[[ Data to process open ]]

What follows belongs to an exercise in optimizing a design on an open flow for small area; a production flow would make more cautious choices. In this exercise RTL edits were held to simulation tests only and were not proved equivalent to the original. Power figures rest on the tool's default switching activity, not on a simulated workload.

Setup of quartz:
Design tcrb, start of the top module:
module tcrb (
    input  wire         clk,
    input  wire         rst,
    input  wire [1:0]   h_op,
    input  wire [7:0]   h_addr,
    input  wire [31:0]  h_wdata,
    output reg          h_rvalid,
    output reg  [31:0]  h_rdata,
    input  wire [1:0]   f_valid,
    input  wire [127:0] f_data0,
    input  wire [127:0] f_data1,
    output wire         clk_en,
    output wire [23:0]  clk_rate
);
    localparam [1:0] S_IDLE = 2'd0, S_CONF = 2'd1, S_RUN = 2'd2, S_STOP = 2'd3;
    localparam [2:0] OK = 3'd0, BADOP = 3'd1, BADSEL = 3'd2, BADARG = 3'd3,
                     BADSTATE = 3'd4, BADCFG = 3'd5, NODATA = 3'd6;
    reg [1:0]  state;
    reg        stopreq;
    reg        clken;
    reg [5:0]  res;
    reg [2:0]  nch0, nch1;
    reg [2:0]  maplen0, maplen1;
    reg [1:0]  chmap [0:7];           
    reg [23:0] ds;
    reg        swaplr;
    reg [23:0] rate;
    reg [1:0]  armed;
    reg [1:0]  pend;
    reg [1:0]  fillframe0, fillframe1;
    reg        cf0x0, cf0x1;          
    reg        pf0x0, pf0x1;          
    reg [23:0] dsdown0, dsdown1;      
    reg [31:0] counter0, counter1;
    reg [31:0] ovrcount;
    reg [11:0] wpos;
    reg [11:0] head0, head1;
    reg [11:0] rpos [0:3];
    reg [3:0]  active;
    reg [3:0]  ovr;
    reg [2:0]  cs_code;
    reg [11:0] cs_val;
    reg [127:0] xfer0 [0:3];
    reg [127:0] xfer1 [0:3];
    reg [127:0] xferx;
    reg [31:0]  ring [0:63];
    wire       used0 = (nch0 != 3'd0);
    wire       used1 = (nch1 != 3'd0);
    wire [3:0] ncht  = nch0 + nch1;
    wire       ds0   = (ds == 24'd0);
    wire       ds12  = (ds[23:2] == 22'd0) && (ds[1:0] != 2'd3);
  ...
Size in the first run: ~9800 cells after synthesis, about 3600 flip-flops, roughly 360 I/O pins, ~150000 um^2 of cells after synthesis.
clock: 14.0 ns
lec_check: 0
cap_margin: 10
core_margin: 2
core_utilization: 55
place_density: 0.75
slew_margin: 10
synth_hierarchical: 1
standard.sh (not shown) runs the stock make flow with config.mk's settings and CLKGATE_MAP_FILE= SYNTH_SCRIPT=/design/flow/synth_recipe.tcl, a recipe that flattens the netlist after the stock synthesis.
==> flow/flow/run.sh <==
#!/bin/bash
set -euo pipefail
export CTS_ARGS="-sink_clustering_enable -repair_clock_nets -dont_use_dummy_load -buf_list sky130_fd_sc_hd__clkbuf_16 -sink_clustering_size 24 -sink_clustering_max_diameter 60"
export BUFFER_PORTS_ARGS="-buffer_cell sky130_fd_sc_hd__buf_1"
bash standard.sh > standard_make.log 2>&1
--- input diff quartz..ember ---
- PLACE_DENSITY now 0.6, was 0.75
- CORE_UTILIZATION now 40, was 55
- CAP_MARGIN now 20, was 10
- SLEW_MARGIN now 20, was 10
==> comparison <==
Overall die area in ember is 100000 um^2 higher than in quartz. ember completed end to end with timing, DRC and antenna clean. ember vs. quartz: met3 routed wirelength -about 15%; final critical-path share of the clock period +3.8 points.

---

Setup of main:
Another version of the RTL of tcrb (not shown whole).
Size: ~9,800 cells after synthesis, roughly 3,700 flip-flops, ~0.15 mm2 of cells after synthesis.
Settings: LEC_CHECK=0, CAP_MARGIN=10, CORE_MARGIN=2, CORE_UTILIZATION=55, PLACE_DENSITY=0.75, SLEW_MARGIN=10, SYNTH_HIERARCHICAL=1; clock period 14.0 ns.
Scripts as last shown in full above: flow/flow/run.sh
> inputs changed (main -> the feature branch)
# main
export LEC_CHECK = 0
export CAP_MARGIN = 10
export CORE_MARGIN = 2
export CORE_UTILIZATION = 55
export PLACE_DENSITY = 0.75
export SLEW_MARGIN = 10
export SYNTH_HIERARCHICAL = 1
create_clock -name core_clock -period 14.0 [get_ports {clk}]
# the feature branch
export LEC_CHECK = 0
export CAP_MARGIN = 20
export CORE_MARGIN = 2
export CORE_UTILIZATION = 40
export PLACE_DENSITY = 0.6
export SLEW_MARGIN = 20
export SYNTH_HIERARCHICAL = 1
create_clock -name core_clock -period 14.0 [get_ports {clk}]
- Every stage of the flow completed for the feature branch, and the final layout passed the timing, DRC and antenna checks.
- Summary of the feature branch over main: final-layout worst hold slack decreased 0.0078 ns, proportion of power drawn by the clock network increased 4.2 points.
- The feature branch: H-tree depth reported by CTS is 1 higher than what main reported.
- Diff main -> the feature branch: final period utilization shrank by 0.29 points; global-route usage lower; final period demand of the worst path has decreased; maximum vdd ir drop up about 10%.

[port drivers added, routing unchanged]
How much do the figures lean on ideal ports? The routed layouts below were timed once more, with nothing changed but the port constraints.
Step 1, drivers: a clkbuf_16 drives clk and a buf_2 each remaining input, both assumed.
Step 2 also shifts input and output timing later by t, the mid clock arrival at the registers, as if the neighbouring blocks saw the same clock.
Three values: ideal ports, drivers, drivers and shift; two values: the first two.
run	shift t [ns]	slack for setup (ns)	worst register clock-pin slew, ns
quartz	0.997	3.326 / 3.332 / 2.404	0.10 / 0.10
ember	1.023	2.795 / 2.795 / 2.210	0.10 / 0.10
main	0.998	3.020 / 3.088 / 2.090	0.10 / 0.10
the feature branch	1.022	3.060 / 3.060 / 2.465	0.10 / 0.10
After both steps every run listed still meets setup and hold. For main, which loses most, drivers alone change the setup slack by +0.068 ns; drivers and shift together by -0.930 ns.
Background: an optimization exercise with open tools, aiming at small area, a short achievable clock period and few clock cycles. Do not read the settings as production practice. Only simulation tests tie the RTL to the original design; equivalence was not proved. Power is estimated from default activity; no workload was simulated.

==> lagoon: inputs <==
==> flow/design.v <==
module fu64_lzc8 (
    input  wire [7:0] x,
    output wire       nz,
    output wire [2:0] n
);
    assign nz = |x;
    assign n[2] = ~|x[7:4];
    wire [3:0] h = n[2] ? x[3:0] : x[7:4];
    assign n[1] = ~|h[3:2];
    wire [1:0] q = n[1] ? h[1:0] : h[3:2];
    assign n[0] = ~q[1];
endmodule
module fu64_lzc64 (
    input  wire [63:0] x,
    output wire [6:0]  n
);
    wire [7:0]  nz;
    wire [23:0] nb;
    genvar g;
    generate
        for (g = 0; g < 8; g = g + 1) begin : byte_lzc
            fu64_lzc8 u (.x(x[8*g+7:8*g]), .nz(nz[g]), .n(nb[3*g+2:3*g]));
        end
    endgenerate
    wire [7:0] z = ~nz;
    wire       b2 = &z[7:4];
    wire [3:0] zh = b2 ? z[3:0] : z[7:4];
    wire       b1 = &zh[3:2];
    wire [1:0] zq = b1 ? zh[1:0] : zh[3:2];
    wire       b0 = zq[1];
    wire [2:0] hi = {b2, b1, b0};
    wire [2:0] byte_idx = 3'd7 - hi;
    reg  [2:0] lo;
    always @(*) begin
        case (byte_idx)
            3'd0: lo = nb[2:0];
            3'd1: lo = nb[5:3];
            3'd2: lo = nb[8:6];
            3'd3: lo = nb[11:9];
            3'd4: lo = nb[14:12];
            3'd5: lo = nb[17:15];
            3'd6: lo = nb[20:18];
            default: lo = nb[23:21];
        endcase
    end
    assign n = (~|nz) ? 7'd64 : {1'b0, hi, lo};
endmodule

[[ Data to process closed ]]

▶ _What you have to do_
Going through the material above, work out how many lines contain the string "begin" and give only that figure.

▶ _Solution below_
2